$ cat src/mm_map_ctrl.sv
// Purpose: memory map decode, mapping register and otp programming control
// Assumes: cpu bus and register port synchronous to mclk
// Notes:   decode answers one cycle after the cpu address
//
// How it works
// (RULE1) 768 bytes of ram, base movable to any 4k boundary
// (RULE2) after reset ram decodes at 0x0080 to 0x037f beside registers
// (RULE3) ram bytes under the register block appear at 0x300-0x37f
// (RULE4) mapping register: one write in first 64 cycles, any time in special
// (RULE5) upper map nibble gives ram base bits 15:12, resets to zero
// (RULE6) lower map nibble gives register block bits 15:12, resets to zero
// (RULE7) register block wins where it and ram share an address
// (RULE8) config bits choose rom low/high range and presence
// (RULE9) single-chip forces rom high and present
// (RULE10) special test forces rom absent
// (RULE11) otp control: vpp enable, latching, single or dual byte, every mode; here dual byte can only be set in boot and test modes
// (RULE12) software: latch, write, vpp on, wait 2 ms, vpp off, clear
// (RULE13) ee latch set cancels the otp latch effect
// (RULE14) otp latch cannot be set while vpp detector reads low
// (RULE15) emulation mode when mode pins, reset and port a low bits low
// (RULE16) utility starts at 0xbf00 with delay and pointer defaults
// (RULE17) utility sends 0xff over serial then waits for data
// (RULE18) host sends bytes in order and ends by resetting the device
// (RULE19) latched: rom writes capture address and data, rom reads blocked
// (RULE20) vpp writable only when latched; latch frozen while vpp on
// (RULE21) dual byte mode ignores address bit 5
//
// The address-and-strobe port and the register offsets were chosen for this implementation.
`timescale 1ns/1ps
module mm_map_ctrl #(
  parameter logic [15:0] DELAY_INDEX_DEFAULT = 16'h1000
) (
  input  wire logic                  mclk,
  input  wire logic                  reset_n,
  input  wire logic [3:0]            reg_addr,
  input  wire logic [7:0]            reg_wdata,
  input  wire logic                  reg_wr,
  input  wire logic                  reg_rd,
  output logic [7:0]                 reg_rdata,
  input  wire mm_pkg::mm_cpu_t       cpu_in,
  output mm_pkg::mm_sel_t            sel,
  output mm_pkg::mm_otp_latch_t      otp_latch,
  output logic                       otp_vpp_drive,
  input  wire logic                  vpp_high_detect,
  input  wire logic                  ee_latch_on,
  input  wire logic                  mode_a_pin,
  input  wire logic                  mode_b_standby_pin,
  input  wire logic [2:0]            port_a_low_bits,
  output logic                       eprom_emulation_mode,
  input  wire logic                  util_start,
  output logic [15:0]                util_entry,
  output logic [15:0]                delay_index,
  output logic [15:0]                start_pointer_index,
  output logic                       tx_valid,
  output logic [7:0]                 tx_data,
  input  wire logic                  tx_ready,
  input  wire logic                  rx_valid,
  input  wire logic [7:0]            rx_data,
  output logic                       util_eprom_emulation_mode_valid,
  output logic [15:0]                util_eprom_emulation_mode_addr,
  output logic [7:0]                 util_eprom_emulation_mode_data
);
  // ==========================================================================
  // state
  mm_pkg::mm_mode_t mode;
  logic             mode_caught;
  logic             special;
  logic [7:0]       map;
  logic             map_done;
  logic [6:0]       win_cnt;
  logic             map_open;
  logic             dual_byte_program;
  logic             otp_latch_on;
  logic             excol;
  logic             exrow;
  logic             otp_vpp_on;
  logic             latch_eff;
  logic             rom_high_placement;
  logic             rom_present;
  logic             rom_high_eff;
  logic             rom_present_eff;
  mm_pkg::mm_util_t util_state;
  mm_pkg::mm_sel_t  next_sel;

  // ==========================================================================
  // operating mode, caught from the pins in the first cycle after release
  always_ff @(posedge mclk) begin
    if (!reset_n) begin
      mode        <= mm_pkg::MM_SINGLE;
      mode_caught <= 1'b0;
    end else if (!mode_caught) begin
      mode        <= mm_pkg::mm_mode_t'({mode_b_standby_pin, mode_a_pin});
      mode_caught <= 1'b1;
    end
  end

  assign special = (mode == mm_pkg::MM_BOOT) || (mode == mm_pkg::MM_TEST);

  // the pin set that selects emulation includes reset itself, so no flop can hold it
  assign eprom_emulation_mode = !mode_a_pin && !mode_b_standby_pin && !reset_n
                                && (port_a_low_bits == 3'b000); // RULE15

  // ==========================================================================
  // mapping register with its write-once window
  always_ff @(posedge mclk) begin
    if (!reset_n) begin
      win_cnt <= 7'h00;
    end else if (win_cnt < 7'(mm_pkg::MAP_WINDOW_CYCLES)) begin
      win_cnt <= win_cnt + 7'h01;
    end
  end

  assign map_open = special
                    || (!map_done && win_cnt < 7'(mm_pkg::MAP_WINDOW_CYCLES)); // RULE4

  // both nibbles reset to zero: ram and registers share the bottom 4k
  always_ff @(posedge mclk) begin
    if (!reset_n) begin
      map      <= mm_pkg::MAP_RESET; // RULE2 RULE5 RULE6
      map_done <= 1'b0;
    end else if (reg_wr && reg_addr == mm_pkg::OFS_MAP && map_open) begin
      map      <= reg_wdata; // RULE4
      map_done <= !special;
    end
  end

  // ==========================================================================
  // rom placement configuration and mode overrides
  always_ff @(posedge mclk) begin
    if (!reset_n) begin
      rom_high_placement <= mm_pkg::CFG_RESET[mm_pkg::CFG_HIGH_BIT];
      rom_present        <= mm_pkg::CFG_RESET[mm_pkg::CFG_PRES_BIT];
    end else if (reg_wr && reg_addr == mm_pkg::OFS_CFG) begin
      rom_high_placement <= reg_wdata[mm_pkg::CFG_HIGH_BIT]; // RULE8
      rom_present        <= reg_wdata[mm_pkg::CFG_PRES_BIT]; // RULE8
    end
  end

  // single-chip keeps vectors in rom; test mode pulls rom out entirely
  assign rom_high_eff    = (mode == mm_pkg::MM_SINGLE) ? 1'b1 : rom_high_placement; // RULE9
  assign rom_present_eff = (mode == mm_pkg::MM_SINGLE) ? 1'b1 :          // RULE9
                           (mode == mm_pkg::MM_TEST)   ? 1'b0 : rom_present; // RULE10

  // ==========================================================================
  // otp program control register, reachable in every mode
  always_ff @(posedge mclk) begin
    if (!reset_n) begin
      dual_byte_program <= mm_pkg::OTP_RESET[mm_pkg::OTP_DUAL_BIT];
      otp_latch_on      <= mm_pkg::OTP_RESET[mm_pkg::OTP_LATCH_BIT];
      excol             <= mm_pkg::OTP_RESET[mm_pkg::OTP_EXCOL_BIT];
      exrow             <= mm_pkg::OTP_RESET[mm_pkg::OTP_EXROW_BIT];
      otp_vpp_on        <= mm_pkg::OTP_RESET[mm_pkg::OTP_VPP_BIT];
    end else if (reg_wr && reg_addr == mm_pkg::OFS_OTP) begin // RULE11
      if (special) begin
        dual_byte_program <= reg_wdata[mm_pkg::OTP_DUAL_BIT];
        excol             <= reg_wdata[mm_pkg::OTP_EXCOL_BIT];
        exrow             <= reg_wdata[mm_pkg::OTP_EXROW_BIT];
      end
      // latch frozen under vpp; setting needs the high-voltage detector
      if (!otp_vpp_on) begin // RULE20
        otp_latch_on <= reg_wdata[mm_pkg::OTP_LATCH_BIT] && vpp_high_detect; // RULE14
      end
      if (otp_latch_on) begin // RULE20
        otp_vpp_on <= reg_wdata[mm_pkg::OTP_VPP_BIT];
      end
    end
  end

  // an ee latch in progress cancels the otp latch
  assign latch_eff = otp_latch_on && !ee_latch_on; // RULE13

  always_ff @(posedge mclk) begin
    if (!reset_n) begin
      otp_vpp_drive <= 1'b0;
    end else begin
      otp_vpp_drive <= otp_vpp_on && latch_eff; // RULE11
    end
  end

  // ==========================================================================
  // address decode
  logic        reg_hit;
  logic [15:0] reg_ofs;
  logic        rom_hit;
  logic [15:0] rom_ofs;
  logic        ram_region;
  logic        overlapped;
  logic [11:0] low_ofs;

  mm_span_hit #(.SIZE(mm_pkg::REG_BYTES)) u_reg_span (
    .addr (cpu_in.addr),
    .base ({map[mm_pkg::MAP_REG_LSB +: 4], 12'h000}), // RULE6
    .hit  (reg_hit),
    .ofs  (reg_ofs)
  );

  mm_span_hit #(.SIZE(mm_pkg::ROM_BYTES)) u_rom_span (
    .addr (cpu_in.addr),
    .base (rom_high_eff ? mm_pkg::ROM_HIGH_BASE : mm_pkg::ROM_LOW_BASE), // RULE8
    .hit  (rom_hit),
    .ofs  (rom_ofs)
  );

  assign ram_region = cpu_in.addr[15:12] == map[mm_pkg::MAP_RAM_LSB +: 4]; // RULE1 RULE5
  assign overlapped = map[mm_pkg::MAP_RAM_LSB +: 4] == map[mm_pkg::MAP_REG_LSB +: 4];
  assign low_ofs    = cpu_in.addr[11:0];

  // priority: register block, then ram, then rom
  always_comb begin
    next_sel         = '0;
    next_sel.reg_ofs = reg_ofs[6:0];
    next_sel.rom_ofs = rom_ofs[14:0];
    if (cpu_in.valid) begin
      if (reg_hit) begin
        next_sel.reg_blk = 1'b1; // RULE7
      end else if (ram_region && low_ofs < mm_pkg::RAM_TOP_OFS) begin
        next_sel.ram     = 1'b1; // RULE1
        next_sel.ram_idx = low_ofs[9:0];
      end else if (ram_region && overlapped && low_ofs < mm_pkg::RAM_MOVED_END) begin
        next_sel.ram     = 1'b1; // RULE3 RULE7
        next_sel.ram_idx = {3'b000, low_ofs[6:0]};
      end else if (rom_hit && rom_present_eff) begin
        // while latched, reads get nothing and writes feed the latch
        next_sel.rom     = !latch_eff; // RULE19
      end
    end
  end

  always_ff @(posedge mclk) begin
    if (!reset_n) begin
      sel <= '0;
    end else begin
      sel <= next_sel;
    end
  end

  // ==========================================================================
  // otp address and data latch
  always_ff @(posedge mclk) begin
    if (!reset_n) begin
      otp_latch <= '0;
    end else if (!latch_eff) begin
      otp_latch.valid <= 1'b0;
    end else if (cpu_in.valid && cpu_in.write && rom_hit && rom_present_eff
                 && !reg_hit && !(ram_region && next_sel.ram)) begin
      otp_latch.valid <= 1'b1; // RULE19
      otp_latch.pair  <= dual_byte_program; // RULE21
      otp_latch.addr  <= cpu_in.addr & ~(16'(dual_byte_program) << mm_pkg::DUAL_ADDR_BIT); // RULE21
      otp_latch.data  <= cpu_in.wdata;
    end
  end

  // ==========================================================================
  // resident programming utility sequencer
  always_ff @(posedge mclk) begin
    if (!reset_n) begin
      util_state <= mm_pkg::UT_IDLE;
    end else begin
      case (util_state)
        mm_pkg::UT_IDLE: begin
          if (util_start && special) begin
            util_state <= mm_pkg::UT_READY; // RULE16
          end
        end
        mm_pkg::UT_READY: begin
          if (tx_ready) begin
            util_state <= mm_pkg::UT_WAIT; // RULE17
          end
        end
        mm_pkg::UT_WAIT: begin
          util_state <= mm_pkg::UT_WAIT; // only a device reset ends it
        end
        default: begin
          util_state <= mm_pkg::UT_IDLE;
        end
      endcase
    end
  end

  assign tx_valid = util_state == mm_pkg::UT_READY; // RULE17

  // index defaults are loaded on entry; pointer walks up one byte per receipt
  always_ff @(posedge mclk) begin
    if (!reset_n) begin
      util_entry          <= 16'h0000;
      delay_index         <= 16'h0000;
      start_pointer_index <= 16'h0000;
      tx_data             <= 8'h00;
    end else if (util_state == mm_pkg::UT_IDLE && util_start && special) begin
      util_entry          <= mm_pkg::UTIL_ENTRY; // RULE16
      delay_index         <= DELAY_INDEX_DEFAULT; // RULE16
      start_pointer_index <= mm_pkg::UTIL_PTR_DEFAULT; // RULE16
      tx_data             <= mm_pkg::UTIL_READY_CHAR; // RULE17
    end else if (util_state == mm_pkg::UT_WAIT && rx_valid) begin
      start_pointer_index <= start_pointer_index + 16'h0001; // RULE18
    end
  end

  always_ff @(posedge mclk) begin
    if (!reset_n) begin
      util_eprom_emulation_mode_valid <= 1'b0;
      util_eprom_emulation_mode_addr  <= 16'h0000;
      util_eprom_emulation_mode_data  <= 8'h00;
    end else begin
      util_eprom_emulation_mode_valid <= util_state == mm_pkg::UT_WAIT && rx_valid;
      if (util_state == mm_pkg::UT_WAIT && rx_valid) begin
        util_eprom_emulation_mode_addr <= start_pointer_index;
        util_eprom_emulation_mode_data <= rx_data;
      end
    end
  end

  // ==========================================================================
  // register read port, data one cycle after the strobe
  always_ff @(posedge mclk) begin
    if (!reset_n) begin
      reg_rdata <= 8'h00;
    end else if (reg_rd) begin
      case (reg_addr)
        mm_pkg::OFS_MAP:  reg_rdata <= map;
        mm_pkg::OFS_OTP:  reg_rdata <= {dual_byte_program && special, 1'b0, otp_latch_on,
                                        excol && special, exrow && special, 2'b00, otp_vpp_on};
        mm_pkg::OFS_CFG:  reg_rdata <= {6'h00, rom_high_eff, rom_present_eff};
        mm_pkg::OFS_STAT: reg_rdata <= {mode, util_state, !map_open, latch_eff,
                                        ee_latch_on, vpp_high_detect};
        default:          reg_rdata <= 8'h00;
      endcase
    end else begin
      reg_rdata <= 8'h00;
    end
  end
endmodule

# # # #

Exercise:
From the entries above, say how many lines contain "resets". Only the number is wanted.

Response for this exercise:
2